▼
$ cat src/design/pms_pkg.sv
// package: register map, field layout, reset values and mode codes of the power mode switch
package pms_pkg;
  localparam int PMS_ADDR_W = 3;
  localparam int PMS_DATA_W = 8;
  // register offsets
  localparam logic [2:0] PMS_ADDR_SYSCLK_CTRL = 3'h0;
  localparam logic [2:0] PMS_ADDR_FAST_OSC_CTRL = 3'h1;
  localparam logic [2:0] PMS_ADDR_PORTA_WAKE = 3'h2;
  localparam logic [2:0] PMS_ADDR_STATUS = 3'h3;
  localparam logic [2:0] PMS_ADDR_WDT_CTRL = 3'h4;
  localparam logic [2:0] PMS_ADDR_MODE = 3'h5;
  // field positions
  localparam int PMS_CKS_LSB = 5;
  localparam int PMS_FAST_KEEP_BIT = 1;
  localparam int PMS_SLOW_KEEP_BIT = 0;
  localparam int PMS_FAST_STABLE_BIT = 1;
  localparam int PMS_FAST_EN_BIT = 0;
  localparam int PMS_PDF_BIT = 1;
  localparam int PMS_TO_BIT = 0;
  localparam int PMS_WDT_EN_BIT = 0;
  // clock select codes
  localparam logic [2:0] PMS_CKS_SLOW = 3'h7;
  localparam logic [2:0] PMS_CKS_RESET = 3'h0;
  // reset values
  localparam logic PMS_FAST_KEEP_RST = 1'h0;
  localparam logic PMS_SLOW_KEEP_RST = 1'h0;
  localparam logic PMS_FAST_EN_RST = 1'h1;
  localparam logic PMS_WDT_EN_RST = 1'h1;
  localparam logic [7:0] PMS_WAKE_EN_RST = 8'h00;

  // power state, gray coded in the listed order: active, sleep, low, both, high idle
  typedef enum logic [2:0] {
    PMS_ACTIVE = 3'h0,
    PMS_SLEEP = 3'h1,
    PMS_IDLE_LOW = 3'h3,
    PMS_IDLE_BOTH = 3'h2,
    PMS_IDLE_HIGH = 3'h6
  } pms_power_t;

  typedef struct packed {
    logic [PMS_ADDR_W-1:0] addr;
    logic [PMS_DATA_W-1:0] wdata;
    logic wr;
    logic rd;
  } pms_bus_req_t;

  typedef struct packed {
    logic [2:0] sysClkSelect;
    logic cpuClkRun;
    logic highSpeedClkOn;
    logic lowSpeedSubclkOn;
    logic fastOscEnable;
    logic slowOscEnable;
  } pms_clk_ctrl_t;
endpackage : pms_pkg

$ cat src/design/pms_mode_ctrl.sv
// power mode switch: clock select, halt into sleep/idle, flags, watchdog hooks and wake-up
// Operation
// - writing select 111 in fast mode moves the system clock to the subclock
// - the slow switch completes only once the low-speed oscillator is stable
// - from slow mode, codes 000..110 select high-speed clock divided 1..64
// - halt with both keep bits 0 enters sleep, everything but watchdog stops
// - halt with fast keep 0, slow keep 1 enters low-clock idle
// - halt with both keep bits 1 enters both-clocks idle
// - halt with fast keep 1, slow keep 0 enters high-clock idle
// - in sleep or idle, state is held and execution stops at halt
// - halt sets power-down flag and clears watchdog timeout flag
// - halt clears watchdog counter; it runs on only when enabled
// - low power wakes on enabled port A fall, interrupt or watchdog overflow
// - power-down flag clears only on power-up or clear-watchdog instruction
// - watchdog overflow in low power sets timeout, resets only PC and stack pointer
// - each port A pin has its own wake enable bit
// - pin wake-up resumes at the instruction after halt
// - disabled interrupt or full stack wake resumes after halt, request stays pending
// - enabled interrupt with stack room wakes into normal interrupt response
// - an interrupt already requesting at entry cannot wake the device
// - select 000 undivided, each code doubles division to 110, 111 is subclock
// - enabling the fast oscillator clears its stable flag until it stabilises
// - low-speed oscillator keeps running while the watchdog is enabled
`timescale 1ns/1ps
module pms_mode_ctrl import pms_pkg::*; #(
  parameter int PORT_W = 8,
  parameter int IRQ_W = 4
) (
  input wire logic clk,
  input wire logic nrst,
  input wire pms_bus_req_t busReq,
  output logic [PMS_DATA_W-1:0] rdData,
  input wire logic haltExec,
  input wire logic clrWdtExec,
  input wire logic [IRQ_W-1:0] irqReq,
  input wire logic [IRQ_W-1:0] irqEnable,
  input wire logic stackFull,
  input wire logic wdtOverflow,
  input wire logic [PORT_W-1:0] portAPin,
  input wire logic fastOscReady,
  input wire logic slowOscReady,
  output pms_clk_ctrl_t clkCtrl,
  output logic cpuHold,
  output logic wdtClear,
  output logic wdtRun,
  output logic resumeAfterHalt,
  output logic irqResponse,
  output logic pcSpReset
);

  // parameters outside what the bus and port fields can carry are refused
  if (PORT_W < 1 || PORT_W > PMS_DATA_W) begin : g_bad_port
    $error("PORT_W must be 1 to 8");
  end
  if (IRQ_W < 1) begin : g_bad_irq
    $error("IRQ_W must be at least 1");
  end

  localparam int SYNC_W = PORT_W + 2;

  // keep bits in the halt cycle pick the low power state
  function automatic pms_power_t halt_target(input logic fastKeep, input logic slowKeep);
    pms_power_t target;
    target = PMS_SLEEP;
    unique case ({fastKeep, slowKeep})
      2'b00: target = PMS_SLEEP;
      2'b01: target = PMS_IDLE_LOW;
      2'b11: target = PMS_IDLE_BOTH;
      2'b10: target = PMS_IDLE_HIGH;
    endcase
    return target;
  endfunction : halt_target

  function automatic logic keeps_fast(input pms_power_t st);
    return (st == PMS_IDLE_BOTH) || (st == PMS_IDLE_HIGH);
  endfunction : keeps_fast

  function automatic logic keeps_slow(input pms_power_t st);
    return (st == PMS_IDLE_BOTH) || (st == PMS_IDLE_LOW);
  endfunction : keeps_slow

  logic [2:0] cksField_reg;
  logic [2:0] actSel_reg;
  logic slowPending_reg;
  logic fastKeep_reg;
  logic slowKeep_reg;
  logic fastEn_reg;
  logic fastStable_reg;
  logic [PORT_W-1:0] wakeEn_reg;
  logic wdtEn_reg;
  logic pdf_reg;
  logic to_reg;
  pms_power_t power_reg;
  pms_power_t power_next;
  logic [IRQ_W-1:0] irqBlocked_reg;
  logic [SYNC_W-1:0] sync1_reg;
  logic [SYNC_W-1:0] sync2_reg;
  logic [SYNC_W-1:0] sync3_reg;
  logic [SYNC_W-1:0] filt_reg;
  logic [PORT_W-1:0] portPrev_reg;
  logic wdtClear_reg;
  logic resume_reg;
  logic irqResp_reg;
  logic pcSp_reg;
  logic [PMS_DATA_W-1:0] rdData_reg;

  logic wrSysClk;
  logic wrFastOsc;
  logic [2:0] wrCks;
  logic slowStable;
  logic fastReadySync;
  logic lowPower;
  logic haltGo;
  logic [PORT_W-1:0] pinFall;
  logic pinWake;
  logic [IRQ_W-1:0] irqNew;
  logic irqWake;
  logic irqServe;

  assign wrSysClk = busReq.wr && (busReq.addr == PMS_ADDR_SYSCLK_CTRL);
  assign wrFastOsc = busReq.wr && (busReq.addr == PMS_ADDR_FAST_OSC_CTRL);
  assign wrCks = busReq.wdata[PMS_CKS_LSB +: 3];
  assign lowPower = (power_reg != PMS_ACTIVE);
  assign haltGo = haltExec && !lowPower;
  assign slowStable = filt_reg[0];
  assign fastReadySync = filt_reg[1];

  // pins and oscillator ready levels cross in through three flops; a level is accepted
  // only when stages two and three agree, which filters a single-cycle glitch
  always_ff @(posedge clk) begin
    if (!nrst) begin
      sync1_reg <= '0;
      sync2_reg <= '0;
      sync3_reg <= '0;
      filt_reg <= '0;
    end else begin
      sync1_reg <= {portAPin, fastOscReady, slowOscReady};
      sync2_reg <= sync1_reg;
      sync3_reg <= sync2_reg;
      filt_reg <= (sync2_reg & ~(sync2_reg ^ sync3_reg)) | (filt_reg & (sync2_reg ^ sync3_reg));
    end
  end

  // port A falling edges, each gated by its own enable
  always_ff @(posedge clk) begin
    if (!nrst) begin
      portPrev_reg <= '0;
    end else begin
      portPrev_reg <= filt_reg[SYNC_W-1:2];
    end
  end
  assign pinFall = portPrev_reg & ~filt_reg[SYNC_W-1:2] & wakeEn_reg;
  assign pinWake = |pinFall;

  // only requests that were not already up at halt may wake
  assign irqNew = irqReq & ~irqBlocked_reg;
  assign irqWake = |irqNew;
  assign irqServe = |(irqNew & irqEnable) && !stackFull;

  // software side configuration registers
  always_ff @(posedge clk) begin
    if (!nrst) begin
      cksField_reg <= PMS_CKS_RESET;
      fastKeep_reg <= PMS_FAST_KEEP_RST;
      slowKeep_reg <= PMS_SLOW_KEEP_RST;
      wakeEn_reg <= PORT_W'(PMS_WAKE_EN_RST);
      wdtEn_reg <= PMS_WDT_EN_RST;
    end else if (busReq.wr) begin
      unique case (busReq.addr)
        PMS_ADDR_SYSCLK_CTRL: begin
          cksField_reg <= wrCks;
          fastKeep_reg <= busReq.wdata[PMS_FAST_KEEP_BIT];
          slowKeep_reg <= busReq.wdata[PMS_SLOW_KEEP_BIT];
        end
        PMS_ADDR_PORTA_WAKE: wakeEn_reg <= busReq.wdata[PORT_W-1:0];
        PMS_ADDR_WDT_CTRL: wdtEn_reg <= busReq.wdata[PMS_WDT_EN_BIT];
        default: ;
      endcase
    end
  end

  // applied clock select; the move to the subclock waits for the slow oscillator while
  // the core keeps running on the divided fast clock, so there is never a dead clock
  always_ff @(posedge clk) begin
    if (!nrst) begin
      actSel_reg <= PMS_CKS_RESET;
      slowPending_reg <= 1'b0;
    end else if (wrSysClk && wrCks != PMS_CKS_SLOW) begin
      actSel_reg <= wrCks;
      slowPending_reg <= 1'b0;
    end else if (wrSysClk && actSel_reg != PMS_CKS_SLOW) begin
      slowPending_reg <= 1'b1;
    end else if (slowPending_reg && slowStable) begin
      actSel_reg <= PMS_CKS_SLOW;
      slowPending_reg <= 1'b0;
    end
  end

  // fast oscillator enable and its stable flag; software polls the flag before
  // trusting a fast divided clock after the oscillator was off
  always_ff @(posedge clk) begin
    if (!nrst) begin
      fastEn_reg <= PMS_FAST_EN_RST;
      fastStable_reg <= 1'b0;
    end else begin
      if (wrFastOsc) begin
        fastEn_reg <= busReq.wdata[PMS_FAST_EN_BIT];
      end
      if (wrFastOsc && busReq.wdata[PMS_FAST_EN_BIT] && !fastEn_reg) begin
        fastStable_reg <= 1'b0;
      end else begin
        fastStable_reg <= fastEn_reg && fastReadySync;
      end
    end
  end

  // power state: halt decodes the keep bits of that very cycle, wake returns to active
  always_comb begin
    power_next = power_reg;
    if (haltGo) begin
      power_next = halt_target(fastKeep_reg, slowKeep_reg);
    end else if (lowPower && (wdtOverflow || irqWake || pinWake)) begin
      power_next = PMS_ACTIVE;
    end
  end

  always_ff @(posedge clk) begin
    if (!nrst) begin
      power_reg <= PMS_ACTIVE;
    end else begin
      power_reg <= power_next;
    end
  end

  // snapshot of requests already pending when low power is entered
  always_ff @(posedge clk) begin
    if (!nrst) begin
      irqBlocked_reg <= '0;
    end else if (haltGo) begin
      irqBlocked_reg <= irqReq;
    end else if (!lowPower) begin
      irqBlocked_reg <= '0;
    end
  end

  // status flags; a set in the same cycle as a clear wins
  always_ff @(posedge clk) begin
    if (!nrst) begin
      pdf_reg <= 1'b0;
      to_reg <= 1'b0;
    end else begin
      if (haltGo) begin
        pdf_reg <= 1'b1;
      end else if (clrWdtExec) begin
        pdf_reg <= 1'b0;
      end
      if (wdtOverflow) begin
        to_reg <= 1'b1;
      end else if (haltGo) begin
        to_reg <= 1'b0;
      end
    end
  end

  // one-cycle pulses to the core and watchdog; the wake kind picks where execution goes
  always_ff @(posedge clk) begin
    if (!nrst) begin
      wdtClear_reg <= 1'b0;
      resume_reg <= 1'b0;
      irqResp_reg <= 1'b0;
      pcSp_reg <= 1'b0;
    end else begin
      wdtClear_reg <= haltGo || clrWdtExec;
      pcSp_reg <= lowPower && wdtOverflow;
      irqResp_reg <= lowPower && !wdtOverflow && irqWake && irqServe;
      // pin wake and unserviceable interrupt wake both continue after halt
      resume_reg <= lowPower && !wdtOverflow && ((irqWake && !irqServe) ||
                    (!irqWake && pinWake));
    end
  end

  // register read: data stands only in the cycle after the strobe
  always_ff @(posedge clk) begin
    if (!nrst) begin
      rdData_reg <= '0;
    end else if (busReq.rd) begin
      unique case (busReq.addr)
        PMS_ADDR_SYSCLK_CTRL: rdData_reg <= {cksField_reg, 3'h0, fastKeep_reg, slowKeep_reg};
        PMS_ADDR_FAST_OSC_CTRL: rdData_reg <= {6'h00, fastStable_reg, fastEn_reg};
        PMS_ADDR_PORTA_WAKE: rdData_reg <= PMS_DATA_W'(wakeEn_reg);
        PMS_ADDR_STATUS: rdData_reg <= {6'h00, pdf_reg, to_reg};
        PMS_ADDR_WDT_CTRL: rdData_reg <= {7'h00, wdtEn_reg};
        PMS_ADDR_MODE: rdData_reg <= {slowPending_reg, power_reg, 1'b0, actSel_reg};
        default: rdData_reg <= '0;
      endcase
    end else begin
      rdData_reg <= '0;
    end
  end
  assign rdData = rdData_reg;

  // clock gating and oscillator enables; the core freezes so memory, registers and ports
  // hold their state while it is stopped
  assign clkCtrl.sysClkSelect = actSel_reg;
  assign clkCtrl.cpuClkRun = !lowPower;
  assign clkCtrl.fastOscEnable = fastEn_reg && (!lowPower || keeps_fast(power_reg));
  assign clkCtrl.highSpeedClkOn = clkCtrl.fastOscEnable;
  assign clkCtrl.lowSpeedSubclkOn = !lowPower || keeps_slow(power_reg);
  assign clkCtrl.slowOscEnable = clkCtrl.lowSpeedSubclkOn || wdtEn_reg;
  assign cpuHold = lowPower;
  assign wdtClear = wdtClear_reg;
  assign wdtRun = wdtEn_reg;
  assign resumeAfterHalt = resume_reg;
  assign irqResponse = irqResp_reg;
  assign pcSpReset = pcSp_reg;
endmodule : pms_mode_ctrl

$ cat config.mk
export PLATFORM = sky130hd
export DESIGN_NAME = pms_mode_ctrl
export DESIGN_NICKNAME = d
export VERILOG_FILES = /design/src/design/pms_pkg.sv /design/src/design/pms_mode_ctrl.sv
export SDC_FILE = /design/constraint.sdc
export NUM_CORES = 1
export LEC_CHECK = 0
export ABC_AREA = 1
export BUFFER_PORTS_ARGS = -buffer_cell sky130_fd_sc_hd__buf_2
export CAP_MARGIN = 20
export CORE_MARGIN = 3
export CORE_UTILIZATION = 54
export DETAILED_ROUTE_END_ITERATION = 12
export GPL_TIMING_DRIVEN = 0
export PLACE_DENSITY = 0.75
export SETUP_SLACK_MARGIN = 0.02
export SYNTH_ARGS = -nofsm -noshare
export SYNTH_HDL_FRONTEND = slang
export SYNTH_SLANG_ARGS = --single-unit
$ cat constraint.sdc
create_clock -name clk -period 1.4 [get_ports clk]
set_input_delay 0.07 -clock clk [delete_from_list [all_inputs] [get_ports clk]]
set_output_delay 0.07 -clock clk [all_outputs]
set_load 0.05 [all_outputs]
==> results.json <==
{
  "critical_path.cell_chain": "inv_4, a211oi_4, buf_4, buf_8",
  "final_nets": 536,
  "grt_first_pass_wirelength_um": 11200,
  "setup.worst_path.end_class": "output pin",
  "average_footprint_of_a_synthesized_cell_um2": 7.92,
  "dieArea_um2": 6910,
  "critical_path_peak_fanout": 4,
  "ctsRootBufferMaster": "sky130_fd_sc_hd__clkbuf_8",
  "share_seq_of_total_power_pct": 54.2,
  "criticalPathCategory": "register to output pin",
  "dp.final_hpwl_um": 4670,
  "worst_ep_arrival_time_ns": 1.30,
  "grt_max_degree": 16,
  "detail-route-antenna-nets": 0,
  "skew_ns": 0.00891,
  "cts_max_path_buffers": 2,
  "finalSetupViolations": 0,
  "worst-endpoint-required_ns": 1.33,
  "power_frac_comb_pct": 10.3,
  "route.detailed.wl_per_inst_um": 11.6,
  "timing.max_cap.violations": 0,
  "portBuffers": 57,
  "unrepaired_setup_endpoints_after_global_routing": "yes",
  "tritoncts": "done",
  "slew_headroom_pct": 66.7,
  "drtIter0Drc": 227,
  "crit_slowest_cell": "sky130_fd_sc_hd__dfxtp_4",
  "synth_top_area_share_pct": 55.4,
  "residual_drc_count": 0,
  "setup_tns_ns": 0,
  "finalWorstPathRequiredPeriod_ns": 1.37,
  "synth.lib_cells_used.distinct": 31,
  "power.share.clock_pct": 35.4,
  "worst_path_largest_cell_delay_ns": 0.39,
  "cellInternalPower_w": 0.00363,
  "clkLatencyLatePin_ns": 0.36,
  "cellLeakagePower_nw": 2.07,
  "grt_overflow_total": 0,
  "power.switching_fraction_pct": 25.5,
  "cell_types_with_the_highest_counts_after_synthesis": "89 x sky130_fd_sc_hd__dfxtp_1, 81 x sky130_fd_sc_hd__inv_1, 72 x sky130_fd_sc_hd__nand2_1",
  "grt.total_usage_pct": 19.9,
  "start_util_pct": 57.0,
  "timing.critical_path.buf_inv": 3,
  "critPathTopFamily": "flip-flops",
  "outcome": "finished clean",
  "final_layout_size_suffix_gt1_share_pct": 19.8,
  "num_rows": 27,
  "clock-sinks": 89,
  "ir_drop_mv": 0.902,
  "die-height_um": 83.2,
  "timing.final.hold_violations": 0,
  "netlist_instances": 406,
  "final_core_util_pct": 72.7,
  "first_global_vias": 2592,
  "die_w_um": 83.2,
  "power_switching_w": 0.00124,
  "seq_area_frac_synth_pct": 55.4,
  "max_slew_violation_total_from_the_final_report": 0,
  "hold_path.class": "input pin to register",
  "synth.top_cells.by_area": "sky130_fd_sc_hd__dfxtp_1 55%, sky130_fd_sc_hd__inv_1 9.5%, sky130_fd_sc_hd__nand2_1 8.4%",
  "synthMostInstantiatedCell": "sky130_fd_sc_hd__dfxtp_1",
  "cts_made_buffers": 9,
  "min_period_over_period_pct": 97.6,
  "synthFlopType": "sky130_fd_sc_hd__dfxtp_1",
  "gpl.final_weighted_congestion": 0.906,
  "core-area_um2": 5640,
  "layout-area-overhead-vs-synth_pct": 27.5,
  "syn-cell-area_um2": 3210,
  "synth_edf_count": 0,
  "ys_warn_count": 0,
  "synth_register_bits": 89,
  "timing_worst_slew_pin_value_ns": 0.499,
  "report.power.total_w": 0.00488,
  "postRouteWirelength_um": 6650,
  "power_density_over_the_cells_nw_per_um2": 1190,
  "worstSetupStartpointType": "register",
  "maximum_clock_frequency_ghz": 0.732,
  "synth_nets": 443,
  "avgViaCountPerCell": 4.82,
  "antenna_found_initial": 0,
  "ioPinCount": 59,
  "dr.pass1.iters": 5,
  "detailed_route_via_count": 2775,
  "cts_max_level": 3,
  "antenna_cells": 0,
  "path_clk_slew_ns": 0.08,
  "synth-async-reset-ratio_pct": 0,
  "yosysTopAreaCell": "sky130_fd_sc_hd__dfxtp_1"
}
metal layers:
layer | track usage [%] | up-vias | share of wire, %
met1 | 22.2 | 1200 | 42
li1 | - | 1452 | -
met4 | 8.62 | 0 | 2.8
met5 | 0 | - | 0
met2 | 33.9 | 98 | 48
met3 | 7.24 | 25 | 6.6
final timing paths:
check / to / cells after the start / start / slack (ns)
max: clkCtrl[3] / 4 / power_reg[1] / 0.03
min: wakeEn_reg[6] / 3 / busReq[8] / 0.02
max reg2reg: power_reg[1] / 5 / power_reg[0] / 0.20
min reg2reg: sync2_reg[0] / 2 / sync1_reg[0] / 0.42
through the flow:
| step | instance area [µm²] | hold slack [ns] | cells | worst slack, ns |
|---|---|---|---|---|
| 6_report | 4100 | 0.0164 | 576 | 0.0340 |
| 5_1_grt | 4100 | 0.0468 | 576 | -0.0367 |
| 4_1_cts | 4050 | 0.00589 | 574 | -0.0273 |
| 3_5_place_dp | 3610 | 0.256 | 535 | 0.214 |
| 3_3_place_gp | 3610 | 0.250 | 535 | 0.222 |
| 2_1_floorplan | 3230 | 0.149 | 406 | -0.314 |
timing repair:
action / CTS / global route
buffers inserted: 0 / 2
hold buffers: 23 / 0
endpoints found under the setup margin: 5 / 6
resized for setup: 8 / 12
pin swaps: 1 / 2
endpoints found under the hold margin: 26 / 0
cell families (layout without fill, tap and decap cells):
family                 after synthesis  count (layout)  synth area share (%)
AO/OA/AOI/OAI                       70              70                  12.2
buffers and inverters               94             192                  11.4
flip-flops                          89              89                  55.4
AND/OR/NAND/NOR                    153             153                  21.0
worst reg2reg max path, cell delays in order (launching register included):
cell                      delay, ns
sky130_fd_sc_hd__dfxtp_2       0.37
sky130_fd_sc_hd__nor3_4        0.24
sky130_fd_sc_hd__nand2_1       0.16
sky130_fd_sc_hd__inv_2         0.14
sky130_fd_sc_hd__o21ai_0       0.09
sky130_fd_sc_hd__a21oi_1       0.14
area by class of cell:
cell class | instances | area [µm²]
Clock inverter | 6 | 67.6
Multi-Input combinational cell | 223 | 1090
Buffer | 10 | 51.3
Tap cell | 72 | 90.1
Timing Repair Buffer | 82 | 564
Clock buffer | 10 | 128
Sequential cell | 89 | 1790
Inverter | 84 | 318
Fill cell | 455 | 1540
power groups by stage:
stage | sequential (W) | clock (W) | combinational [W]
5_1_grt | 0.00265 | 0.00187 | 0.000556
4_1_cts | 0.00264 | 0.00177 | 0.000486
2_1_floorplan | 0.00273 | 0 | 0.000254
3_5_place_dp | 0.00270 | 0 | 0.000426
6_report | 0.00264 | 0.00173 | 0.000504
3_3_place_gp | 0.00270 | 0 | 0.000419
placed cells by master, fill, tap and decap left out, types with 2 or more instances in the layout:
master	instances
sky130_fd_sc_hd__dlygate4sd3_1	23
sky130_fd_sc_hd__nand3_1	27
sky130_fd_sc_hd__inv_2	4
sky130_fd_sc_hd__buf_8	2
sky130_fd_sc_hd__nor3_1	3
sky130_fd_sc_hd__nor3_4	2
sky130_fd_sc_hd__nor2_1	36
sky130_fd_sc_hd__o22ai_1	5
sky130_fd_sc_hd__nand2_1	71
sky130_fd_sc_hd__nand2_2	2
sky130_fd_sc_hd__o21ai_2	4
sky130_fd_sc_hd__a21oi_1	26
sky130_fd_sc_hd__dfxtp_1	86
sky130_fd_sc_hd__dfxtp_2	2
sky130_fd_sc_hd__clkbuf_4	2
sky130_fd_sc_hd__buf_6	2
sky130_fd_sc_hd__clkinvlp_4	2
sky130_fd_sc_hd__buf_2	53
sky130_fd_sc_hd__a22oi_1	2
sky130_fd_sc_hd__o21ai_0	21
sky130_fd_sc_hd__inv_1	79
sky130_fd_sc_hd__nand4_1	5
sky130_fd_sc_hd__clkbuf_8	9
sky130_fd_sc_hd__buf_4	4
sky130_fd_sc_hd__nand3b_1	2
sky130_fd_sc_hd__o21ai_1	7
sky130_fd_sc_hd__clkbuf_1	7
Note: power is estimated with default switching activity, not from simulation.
▲
WORK ITEM = Give back the entries above exactly as they are, from their first line through the line that contains "localparam logic [2:0] PMS_ADDR_SYSCLK_CTRL", both included, with nothing else.

RESULT =
$ cat src/design/pms_pkg.sv
// package: register map, field layout, reset values and mode codes of the power mode switch
package pms_pkg;
  localparam int PMS_ADDR_W = 3;
  localparam int PMS_DATA_W = 8;
  // register offsets
  localparam logic [2:0] PMS_ADDR_SYSCLK_CTRL = 3'h0;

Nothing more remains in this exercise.